Geoblocking takes several forms, each with a distinct signature:

HTTP 451 Unavailable For Legal Reasons. This status code (RFC 7725) was specifically designed for geoblocking and legal takedown scenarios. A properly implemented geoblocker returns 451 with aLink header pointing to the authority responsible. In practice, only a minority of geo-blocking services use 451; most use 403 or a redirect to a “not available in your region” page. Voidly checks for 451 explicitly and classifies it as geoblock_legal rather than censorship.

Streaming service “not available” page.Netflix, BBC iPlayer, Spotify, and most major streaming services return an HTTP 200 response with a custom block page whose body contains well-known fingerprints: “not available in your country”, “this content is only available in”, or service-specific language. The 2,300-entry block page fingerprint library includes entries for geoblocking pages, tagged with geoblock_commercial rather than censorship_*. A hit against a geoblock fingerprint suppresses the censorship classification for that measurement.

GDPR access restriction. Some US-based news sites (particularly local newspapers) chose to block EU visitors wholesale rather than implement GDPR-compliant consent flows. These blocks are legal compliance decisions, not censorship. Their block pages typically contain the phrase “we do not offer our website to users in your country” and are served to EU vantage points. Voidly handles these with a GDPR geoblock fingerprint category, which fires only when the vantage country is in the EU/EEA and the domain is on the GDPR-restricted list.

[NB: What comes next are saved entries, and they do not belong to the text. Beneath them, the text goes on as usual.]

==> src/hw/rtl/mbg_ctrl.sv <==
// Sequencing state machine of the maze generator: start sweep, neighbor tries,
// carving, popping and result emission. Depends on mbg_pkg and assert_macros.svh.
`include "assert_macros.svh"
module mbg_ctrl
	import mbg_pkg::*;
(
	input  logic clk,
	input  logic arst_n,
	input  logic in_valid,
	output logic in_ready,
	input  logic in_action,
	input  sts_t sts,
	output cmd_t cmd
);

	localparam logic [3:0] ST_IDLE       = 4'd0;
	localparam logic [3:0] ST_CLR        = 4'd1;
	localparam logic [3:0] ST_START      = 4'd2;
	localparam logic [3:0] ST_EMIT_START = 4'd3;
	localparam logic [3:0] ST_TRY        = 4'd4;
	localparam logic [3:0] ST_CHECK      = 4'd5;
	localparam logic [3:0] ST_CARVE1     = 4'd6;
	localparam logic [3:0] ST_CARVE2     = 4'd7;
	localparam logic [3:0] ST_EMIT_W     = 4'd8;
	localparam logic [3:0] ST_EMIT_C     = 4'd9;
	localparam logic [3:0] ST_POP        = 4'd10;
	localparam logic [3:0] ST_POPW       = 4'd11;
	localparam logic [3:0] ST_EMIT_EXIT  = 4'd12;

	logic [3:0] state_q;
	logic [3:0] state_d;

	always_comb begin
		state_d  = state_q;
		cmd      = '0;
		in_ready = 1'b0;
		case (state_q)
			ST_IDLE: begin
				in_ready = 1'b1;
				if (in_valid) begin
					cmd.load_in = 1'b1;
					if (in_action == ACT_START) begin
						state_d = ST_CLR;
					end else if (sts.carving) begin
						state_d = ST_TRY;
					end
				end
			end
			ST_CLR: begin
				cmd.clr_step = 1'b1;
				if (sts.clr_last) begin
					state_d = ST_START;
				end
			end
			ST_START: begin
				cmd.start_open = 1'b1;
				state_d        = ST_EMIT_START;
			end
			ST_EMIT_START: begin
				if (sts.out_free) begin
					cmd.emit    = 1'b1;
					cmd.res_sel = RES_START;
					state_d     = ST_IDLE;
				end
			end
			ST_TRY: begin
				if (sts.cand_ok) begin
					cmd.rd_issue = 1'b1;
					state_d      = ST_CHECK;
				end else if (sts.last_try) begin
					state_d = ST_POP;
				end else begin
					cmd.next_try = 1'b1;
				end
			end
			ST_CHECK: begin
				if (sts.cand_wall) begin
					state_d = ST_CARVE1;
				end else if (sts.last_try) begin
					state_d = ST_POP;
				end else begin
					cmd.next_try = 1'b1;
					state_d      = ST_TRY;
				end
			end
			ST_CARVE1: begin
				cmd.carve_wall = 1'b1;
				state_d        = ST_CARVE2;
			end
			ST_CARVE2: begin
				cmd.carve_cell = 1'b1;
				state_d        = ST_EMIT_W;
			end
			ST_EMIT_W: begin
				if (sts.out_free) begin
					cmd.emit    = 1'b1;
					cmd.res_sel = RES_WALL;
					state_d     = ST_EMIT_C;
				end
			end
			ST_EMIT_C: begin
				if (sts.out_free) begin
					cmd.emit    = 1'b1;
					cmd.res_sel = RES_CELL;
					state_d     = ST_IDLE;
				end
			end
			ST_POP: begin
				cmd.pop = 1'b1;
				state_d = sts.depth_one ? ST_EMIT_EXIT : ST_POPW;
			end
			ST_POPW: begin
				cmd.top_load = 1'b1;
				state_d      = ST_IDLE;
			end
			ST_EMIT_EXIT: begin
				if (sts.out_free) begin
					cmd.emit    = 1'b1;
					cmd.res_sel = RES_EXIT;
					state_d     = ST_IDLE;
				end
			end
			default: begin
				state_d = ST_IDLE;
			end
		endcase
	end

	always_ff @(posedge clk or negedge arst_n) begin
		if (!arst_n) begin
			state_q <= ST_IDLE;
		end else begin
			state_q <= state_d;
		end
	end

	`MBG_ASSERT(a_emit_when_free, clk, arst_n, cmd.emit |-> sts.out_free)
	`MBG_ASSERT(a_check_after_read, clk, arst_n, (state_q == ST_CHECK) |-> $past(cmd.rd_issue))
	`MBG_ASSERT(a_cell_after_wall, clk, arst_n, cmd.carve_cell |-> $past(cmd.carve_wall))

endmodule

Multi-country probe comparison

The most reliable geoblocking signal comes not from the response content but from the measurement pattern across multiple vantage countries. A government censorship event blocks a domain for all vantage points in that country. A commercial geoblock blocks a domain for vantage points in a specific set of countries (determined by the content provider's licensing agreements) and leaves it accessible in others.

def classify_geographic_pattern(
    domain: str,
    domain_measurements: list[Measurement],
    window_hours: int = 4,
) -> GeographicPattern:
    """
    Classify whether a blocking pattern looks like a country-specific
    government block or a multi-country commercial geoblock.
    """
    recent = [m for m in domain_measurements
              if m.hours_ago <= window_hours and m.is_anomalous]

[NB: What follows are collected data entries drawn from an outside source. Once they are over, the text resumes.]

// merged record channel out of the merge
interface kwm_out_if;
  logic                             valid;
  logic                             ready;
  logic signed [kwm_pkg::KEY_W-1:0] out_key;
  logic [kwm_pkg::TAG_W-1:0]        out_tag;
  logic [kwm_pkg::SID_W-1:0]        out_stream;

  modport source (output valid, out_key, out_tag, out_stream, input ready);
  modport sink (input valid, out_key, out_tag, out_stream, output ready);
endinterface
`default_nettype wire

### src/sv/k_way_sorted_stream_merge.sv
`default_nettype none
// channel   | direction | fields
// ----------+-----------+--------------------------------------------------
// in_ch     | sink      | mode, stream_id, record_key, record_tag
// out_ch    | source    | out_key, out_tag, out_stream
// cfg_wr_*  | write     | stream_count (4 bits)
//
// one request per cycle while in_ch.ready is high; a merged record appears in the
// cycle after the request that releases it, from the output register.
// the held heads sit in a sorted row of MAX_STREAMS cells, so outside a re-sort
// the smallest is in the first cell; insert, overwrite and emit act on the row together.
// after a stream_count write the row re-sorts by neighbour compare-exchange passes
// with in_ch.ready low.
// reset (synchronous) empties all slots and sets stream_count to 8.
// in_ch.ready is low only while a re-sort runs or a result waits untaken.
module k_way_sorted_stream_merge #(
  parameter int MAX_STREAMS = 8
) (
  input  logic                        clk,
  input  logic                        rst,
  input  logic                        cfg_wr_en,
  input  logic [kwm_pkg::CNT_W-1:0]   cfg_wr_data,
  kwm_in_if.sink                      in_ch,
  kwm_out_if.source                   out_ch
);

  localparam int SW  = $clog2(MAX_STREAMS);
  localparam int SCW = $clog2(MAX_STREAMS + 1);

  logic [kwm_pkg::CNT_W-1:0] stream_count;
  logic [kwm_pkg::CNT_W-1:0] neff;
  logic [SCW-1:0]            sort_cnt;
  logic                      sorting;

  logic [MAX_STREAMS-1:0] full;
  logic [MAX_STREAMS-1:0] done;
  logic [MAX_STREAMS-1:0] full_upd;
  logic [MAX_STREAMS-1:0] done_upd;
  logic [MAX_STREAMS-1:0] full_next;
  logic [MAX_STREAMS-1:0] inuse;
  logic [MAX_STREAMS-1:0] sid_hot;
  logic [MAX_STREAMS-1:0] emit_hot;

  logic          accept;
  logic          sid_ok;
  logic          ins;
  logic          mark;
  logic          ovw;
  logic          all_ready;
  logic          front_live;
  logic          emit;
  logic [SW-1:0] sid_idx;
  logic [SW-1:0] front_idx;

  kwm_pkg::ctrl_t ctrl;

  logic                   out_valid;
  kwm_pkg::entry_t        out_entry;

  kwm_pkg::entry_t        slot     [MAX_STREAMS];
  kwm_pkg::entry_t        comp     [MAX_STREAMS];
  kwm_pkg::entry_t        merged   [MAX_STREAMS];
  kwm_pkg::entry_t        l_slot   [MAX_STREAMS];
  kwm_pkg::entry_t        r_slot   [MAX_STREAMS];
  kwm_pkg::entry_t        l_comp   [MAX_STREAMS];
  kwm_pkg::entry_t        r_merged [MAX_STREAMS];
  logic [MAX_STREAMS-1:0] hit;
  logic [MAX_STREAMS-1:0] lt;
  logic [MAX_STREAMS-1:0] comp_lt;
  logic [MAX_STREAMS-1:0] swap;
  logic [MAX_STREAMS-1:0] shift;
  logic [MAX_STREAMS-1:0] pair_left;
  logic [MAX_STREAMS-1:0] r_lt;
  logic [MAX_STREAMS-1:0] l_comp_lt;
  logic [MAX_STREAMS-1:0] l_swap;
  logic [MAX_STREAMS-1:0] slot_valid;

  // live stream count, clamped
  always_comb begin
    if (stream_count == '0) begin
      neff = kwm_pkg::CNT_W'(1);
    end else if (int'(stream_count) > MAX_STREAMS) begin
      neff = kwm_pkg::CNT_W'(MAX_STREAMS);
    end else begin
      neff = stream_count;
    end
  end

  // configuration register and re-sort counter
  always_ff @(posedge clk) begin
    if (rst) begin
      stream_count <= kwm_pkg::COUNT_RESET;
      sort_cnt     <= '0;
    end else if (cfg_wr_en) begin
      stream_count <= cfg_wr_data;
      sort_cnt     <= SCW'(MAX_STREAMS);
    end else if (sorting) begin
      sort_cnt <= sort_cnt - SCW'(1);
    end
  end

  assign sorting = (sort_cnt != '0);

  // request decode
  assign in_ch.ready = !sorting && (!out_valid || out_ch.ready);
  assign accept      = in_ch.valid && in_ch.ready;
  assign sid_idx     = SW'(in_ch.stream_id);
  assign sid_ok      = (kwm_pkg::CNT_W'(in_ch.stream_id) < neff) && !done[sid_idx];
  assign ins         = accept && sid_ok && (in_ch.mode == kwm_pkg::MODE_DELIVER);
  assign mark        = accept && sid_ok && (in_ch.mode == kwm_pkg::MODE_EXHAUST);
  assign ovw         = ins && full[sid_idx];

  always_comb begin
    sid_hot          = '0;
    sid_hot[sid_idx] = 1'b1;
  end

  assign full_upd = full | (ins ? sid_hot : '0);
  assign done_upd = done | (mark ? sid_hot : '0);

  for (genvar i = 0; i < MAX_STREAMS; i++) begin : g_use
    assign inuse[i] = (i < int'(neff));
  end

  // emission: every live stream holds a head or is exhausted
  assign all_ready  = &(full_upd | done_upd | ~inuse);
  assign front_live = merged[0].valid && !kwm_pkg::beyond(merged[0].stream, neff);
  assign emit       = accept && all_ready && front_live;
  assign front_idx  = SW'(merged[0].stream);

  always_comb begin
    emit_hot            = '0;
    emit_hot[front_idx] = emit;
  end

  assign full_next = full_upd & ~emit_hot;

  // per-stream flags
  always_ff @(posedge clk) begin
    if (rst) begin
      full <= '0;
      done <= '0;
    end else begin
      full <= full_next;
      done <= done_upd;
    end
  end

  // broadcast control
  always_comb begin
    ctrl                  = '0;
    ctrl.ins              = ins;
    ctrl.ins_entry.valid  = 1'b1;
    ctrl.ins_entry.stream = in_ch.stream_id;
    ctrl.ins_entry.key    = in_ch.record_key;
    ctrl.ins_entry.tag    = in_ch.record_tag;
    ctrl.del_en           = ovw;
    ctrl.del_stream       = in_ch.stream_id;
    ctrl.emit             = emit;
    ctrl.sorting          = sorting;
    ctrl.neff             = neff;
  end

  // row of head cells with neighbour links
  for (genvar i = 0; i < MAX_STREAMS; i++) begin : g_row
    assign shift[i]      = |hit[i:0];
    assign pair_left[i]  = (1'(i % 2) == sort_cnt[0]);
    assign slot_valid[i] = slot[i].valid;

    if (i == 0) begin : g_first
      assign l_slot[i]    = '0;
      assign l_comp[i]    = '0;
      assign l_comp_lt[i] = 1'b1;
      assign l_swap[i]    = 1'b0;
    end else begin : g_mid_l
      assign l_slot[i]    = slot[i-1];
      assign l_comp[i]    = comp[i-1];
      assign l_comp_lt[i] = comp_lt[i-1];
      assign l_swap[i]    = swap[i-1];
    end

    if (i == MAX_STREAMS - 1) begin : g_last
      assign r_slot[i]   = '0;
      assign r_lt[i]     = 1'b0;
      assign r_merged[i] = '0;
    end else begin : g_mid_r
      assign r_slot[i]   = slot[i+1];
      assign r_lt[i]     = lt[i+1];
      assign r_merged[i] = merged[i+1];
    end

    kwm_cell u_cell (
      .clk          (clk),
      .rst          (rst),
      .ctrl         (ctrl),
      .pair_left    (pair_left[i]),
      .shift_in     (shift[i]),
      .left_slot    (l_slot[i]),
      .right_slot   (r_slot[i]),
      .right_lt     (r_lt[i]),
      .left_comp    (l_comp[i]),
      .left_comp_lt (l_comp_lt[i]),
      .right_merged (r_merged[i]),
      .left_swap    (l_swap[i]),
      .slot         (slot[i]),
      .hit          (hit[i]),
      .lt           (lt[i]),
      .comp         (comp[i]),
      .comp_lt      (comp_lt[i]),
      .merged       (merged[i]),
      .swap         (swap[i])
    );
  end

  // output register
  always_ff @(posedge clk) begin
    if (rst) begin
      out_valid <= 1'b0;
    end else if (emit) begin
      out_valid <= 1'b1;
    end else if (out_ch.ready) begin
      out_valid <= 1'b0;
    end
  end

  always_ff @(posedge clk) begin
    if (emit) begin
      out_entry <= merged[0];
    end
  end

  assign out_ch.valid      = out_valid;
  assign out_ch.out_key    = out_entry.key;
  assign out_ch.out_tag    = out_entry.tag;
  assign out_ch.out_stream = out_entry.stream;

  // row holds exactly the full slots
  assert property (@(posedge clk) disable iff (rst)
    $countones(slot_valid) == $countones(full))
    else $error("head row out of step with full flags");

  // the second cell of the row is filled only when the first one is
  assert property (@(posedge clk) disable iff (rst)
    slot_valid[1] |-> slot_valid[0])
    else $error("gap at the front of the head row");

  // an emitted head came from a full slot
  assert property (@(posedge clk) disable iff (rst)
    emit |-> full_upd[front_idx])
    else $error("emitted head from an empty slot");

  // a new result only follows an accepted request
  assert property (@(posedge clk) disable iff (rst)
    $rose(out_valid) |-> $past(accept))
    else $error("result without a request");

endmodule
`default_nettype wire

### src/sv/kwm_cell.sv
`default_nettype none
module kwm_cell (
  input  logic             clk,
  input  logic             rst,
  input  kwm_pkg::ctrl_t   ctrl,
  input  logic             pair_left,
  input  logic             shift_in,
  input  kwm_pkg::entry_t  left_slot,
  input  kwm_pkg::entry_t  right_slot,
  input  logic             right_lt,
  input  kwm_pkg::entry_t  left_comp,
  input  logic             left_comp_lt,
  input  kwm_pkg::entry_t  right_merged,
  input  logic             left_swap,
  output kwm_pkg::entry_t  slot,
  output logic             hit,
  output logic             lt,
  output kwm_pkg::entry_t  comp,
  output logic             comp_lt,
  output kwm_pkg::entry_t  merged,
  output logic             swap
);

  kwm_pkg::entry_t slot_next;

  // own compares against the incoming head and the overwrite target
  assign hit = ctrl.del_en & slot.valid & (slot.stream == ctrl.del_stream);
  assign lt  = slot.valid & kwm_pkg::rank_less(slot, ctrl.ins_entry, ctrl.neff);

  // close the gap left by an overwritten head
  assign comp    = shift_in ? right_slot : slot;
  assign comp_lt = shift_in ? right_lt : lt;

  // open a gap for the incoming head
  always_comb begin
    if (!ctrl.ins || comp_lt) begin
      merged = comp;
    end else if (left_comp_lt) begin
      merged = ctrl.ins_entry;
    end else begin
      merged = left_comp;
    end
  end

  // compare-exchange with the right neighbour during a re-sort pass
  assign swap = pair_left & right_slot.valid &
                (!slot.valid | kwm_pkg::rank_less(right_slot, slot, ctrl.neff));

  always_comb begin
    if (ctrl.sorting) begin
      if (swap) begin
        slot_next = right_slot;
      end else if (!pair_left && left_swap) begin
        slot_next = left_slot;
      end else begin
        slot_next = slot;
      end
    end else if (ctrl.emit) begin
      slot_next = right_merged;
    end else begin
      slot_next = merged;
    end
  end

  // slot register, only the valid flag is reset
  always_ff @(posedge clk) begin
    if (rst) begin
      slot.valid <= 1'b0;
    end else begin
      slot <= slot_next;
    end
  end

endmodule
`default_nettype wire
### src/flat_wrapper.sv
// flat-port wrapper written by rule: the top's interface ports become plain ports
module k_way_sorted_stream_merge_flat 
#(
  parameter int MAX_STREAMS = 8
)
  (clk, rst, cfg_wr_en, cfg_wr_data, in_ch_valid, in_ch_mode, in_ch_stream_id, in_ch_record_key, in_ch_record_tag, in_ch_ready, out_ch_valid, out_ch_out_key, out_ch_out_tag, out_ch_out_stream, out_ch_ready);
  kwm_in_if in_ch_i ();
  kwm_out_if out_ch_i ();
  input  logic clk;
  input  logic rst;
  input  logic cfg_wr_en;
  input  logic [kwm_pkg::CNT_W-1:0] cfg_wr_data;
  input wire logic [$bits(in_ch_i.valid)-1:0] in_ch_valid;
  input wire logic [$bits(in_ch_i.mode)-1:0] in_ch_mode;
  input wire logic [$bits(in_ch_i.stream_id)-1:0] in_ch_stream_id;
  input wire logic [$bits(in_ch_i.record_key)-1:0] in_ch_record_key;
  input wire logic [$bits(in_ch_i.record_tag)-1:0] in_ch_record_tag;
  output wire logic [$bits(in_ch_i.ready)-1:0] in_ch_ready;
  output wire logic [$bits(out_ch_i.valid)-1:0] out_ch_valid;
  output wire logic [$bits(out_ch_i.out_key)-1:0] out_ch_out_key;
  output wire logic [$bits(out_ch_i.out_tag)-1:0] out_ch_out_tag;
  output wire logic [$bits(out_ch_i.out_stream)-1:0] out_ch_out_stream;
  input wire logic [$bits(out_ch_i.ready)-1:0] out_ch_ready;
  assign in_ch_i.valid = in_ch_valid;
  assign in_ch_i.mode = in_ch_mode;
  assign in_ch_i.stream_id = in_ch_stream_id;
  assign in_ch_i.record_key = in_ch_record_key;
  assign in_ch_i.record_tag = in_ch_record_tag;
  assign in_ch_ready = in_ch_i.ready;
  assign out_ch_valid = out_ch_i.valid;
  assign out_ch_out_key = out_ch_i.out_key;
  assign out_ch_out_tag = out_ch_i.out_tag;
  assign out_ch_out_stream = out_ch_i.out_stream;
  assign out_ch_i.ready = out_ch_ready;
  k_way_sorted_stream_merge #(.MAX_STREAMS(MAX_STREAMS)) u_core (.clk(clk), .rst(rst), .cfg_wr_en(cfg_wr_en), .cfg_wr_data(cfg_wr_data), .in_ch(in_ch_i), .out_ch(out_ch_i));
endmodule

    by_country = defaultdict(list)
    for m in recent:
        by_country[m.vantage_country].append(m)

    blocked_countries = {cc for cc, ms in by_country.items()
                         if mean_confidence(ms) >= 0.6}
    accessible_countries = {cc for cc, ms in by_country.items()
                            if mean_confidence(ms) < 0.3}

    if len(blocked_countries) == 1:
        return GeographicPattern.SINGLE_COUNTRY  # classic censorship
    if len(blocked_countries) >= 5 and len(accessible_countries) >= 3:
        # Blocked in many countries, accessible in others → likely commercial geoblock
        return GeographicPattern.MULTI_COUNTRY_SELECTIVE
    if len(blocked_countries) >= 10:
        # Blocked nearly everywhere → domain might be offline
        return GeographicPattern.GLOBAL_OUTAGE
    return GeographicPattern.AMBIGUOUS

A SINGLE_COUNTRY pattern is the strongest indicator of government censorship — a domain is accessible everywhere in the world except one country. A MULTI_COUNTRY_SELECTIVE pattern (blocked in, say, France, Germany, Italy, Spain, but accessible in the US, UK, and Japan) is the signature of GDPR compliance blocking by a US media outlet, or of a streaming service's licensing territory restrictions.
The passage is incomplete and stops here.